§ **DIRECTIONS**: Below is a listing; give only the number of its lines that contain the word "rasterizer".

§ **INFORMATION SUPPLIED**:

%%

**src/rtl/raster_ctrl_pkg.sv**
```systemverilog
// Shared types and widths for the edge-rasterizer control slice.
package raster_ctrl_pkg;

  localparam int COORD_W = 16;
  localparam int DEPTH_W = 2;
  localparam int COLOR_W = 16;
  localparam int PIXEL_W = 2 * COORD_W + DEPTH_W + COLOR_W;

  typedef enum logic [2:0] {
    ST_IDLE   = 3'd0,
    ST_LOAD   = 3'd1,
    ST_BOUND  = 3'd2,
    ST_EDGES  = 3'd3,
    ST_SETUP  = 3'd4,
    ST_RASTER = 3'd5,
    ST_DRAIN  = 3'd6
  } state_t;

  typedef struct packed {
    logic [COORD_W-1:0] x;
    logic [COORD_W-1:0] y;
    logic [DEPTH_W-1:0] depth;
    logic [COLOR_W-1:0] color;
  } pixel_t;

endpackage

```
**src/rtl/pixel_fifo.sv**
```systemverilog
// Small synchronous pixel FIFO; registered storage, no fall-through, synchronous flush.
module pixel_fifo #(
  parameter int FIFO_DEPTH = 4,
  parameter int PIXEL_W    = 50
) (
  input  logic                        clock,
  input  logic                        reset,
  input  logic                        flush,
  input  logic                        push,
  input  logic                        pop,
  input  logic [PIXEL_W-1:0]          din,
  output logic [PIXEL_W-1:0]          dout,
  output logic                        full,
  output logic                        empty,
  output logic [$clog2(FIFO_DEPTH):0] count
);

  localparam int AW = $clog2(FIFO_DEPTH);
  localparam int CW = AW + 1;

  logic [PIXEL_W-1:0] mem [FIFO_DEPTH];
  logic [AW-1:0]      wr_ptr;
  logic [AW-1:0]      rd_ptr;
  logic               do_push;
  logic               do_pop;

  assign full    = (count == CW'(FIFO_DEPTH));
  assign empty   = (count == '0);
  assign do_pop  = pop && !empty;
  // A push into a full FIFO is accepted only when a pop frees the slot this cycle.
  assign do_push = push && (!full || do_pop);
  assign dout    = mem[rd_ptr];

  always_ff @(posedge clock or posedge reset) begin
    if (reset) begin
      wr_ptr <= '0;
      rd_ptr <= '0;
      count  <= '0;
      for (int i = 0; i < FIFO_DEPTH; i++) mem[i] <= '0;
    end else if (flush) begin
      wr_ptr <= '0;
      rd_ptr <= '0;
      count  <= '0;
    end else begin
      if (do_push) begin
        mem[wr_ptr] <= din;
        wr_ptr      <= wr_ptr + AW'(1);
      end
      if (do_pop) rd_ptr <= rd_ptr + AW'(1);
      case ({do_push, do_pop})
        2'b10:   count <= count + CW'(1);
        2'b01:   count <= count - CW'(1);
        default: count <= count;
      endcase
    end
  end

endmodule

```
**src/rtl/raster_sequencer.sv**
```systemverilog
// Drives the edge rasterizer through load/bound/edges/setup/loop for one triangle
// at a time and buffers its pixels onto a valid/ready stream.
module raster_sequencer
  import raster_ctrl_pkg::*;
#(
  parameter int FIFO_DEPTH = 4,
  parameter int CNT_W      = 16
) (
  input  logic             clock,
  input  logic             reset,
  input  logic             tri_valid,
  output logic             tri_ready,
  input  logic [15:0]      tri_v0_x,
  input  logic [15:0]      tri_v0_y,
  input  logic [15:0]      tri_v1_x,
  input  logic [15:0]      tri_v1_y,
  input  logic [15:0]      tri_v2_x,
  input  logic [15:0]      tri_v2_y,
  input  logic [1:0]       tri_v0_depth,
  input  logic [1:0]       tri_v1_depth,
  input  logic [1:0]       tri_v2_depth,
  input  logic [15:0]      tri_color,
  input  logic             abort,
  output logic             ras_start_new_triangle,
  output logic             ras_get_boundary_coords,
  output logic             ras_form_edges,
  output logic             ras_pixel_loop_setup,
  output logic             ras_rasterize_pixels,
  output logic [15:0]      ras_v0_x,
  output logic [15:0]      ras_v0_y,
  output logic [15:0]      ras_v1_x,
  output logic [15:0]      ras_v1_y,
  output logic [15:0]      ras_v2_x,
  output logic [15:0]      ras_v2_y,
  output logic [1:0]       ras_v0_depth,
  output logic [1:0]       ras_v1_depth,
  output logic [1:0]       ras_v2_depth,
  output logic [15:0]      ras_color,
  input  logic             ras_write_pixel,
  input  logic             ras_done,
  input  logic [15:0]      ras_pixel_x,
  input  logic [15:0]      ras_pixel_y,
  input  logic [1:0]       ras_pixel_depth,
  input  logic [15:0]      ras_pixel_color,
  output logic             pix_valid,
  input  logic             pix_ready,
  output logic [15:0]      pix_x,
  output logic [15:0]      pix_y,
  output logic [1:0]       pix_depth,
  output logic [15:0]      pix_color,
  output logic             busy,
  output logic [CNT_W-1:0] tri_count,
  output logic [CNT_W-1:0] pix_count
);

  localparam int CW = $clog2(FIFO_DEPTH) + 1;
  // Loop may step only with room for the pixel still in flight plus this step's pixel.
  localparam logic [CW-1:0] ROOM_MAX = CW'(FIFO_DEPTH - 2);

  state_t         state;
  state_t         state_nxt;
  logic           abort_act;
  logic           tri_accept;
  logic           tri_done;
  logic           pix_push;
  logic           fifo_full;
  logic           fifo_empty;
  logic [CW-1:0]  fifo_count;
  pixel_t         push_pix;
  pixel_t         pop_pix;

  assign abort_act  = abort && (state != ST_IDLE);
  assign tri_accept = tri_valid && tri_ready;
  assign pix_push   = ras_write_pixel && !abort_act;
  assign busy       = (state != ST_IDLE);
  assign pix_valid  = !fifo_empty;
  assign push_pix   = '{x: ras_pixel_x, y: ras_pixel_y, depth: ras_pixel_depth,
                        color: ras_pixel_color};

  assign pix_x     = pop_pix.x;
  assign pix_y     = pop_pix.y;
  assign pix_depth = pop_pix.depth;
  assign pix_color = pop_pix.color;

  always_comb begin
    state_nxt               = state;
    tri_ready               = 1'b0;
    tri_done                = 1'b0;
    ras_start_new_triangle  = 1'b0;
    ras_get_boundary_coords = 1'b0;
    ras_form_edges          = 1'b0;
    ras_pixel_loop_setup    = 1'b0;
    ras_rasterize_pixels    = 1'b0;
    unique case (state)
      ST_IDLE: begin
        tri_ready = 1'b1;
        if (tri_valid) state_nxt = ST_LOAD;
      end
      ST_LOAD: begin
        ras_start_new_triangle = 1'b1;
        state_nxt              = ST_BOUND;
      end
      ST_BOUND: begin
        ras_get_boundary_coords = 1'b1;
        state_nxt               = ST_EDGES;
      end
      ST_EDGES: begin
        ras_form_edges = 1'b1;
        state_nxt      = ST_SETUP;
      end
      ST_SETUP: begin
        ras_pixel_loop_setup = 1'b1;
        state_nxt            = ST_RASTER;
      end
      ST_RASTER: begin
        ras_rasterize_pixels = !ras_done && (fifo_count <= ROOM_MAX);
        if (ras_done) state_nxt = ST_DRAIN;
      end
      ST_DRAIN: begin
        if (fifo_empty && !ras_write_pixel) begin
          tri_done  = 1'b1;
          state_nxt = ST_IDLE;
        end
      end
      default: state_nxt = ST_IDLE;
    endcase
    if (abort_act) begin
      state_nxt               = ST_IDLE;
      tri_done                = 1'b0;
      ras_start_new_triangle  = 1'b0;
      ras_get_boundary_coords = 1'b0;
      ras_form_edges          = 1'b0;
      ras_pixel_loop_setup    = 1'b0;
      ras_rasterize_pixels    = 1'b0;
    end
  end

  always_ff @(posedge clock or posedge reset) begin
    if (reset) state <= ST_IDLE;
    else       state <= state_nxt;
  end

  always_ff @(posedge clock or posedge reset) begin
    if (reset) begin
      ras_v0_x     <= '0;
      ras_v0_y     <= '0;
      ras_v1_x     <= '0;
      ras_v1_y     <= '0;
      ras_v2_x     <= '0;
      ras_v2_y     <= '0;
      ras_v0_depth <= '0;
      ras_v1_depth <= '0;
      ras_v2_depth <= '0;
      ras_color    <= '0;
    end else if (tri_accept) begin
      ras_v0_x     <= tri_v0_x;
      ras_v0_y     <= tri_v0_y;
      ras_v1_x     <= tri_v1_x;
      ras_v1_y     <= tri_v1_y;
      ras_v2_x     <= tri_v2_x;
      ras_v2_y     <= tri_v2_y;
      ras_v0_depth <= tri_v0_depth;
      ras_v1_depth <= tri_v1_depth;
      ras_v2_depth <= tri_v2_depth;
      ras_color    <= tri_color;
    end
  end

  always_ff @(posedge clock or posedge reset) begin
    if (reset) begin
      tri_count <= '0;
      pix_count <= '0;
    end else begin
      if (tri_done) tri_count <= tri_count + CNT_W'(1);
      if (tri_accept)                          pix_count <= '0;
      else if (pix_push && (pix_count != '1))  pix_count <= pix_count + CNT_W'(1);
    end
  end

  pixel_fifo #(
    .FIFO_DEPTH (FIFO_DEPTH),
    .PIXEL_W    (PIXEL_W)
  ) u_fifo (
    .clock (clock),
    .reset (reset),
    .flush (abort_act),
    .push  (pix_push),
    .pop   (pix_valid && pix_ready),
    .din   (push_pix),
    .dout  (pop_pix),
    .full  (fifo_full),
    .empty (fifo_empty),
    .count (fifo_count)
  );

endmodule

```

%%

§ **RESPONSE BELOW**: 2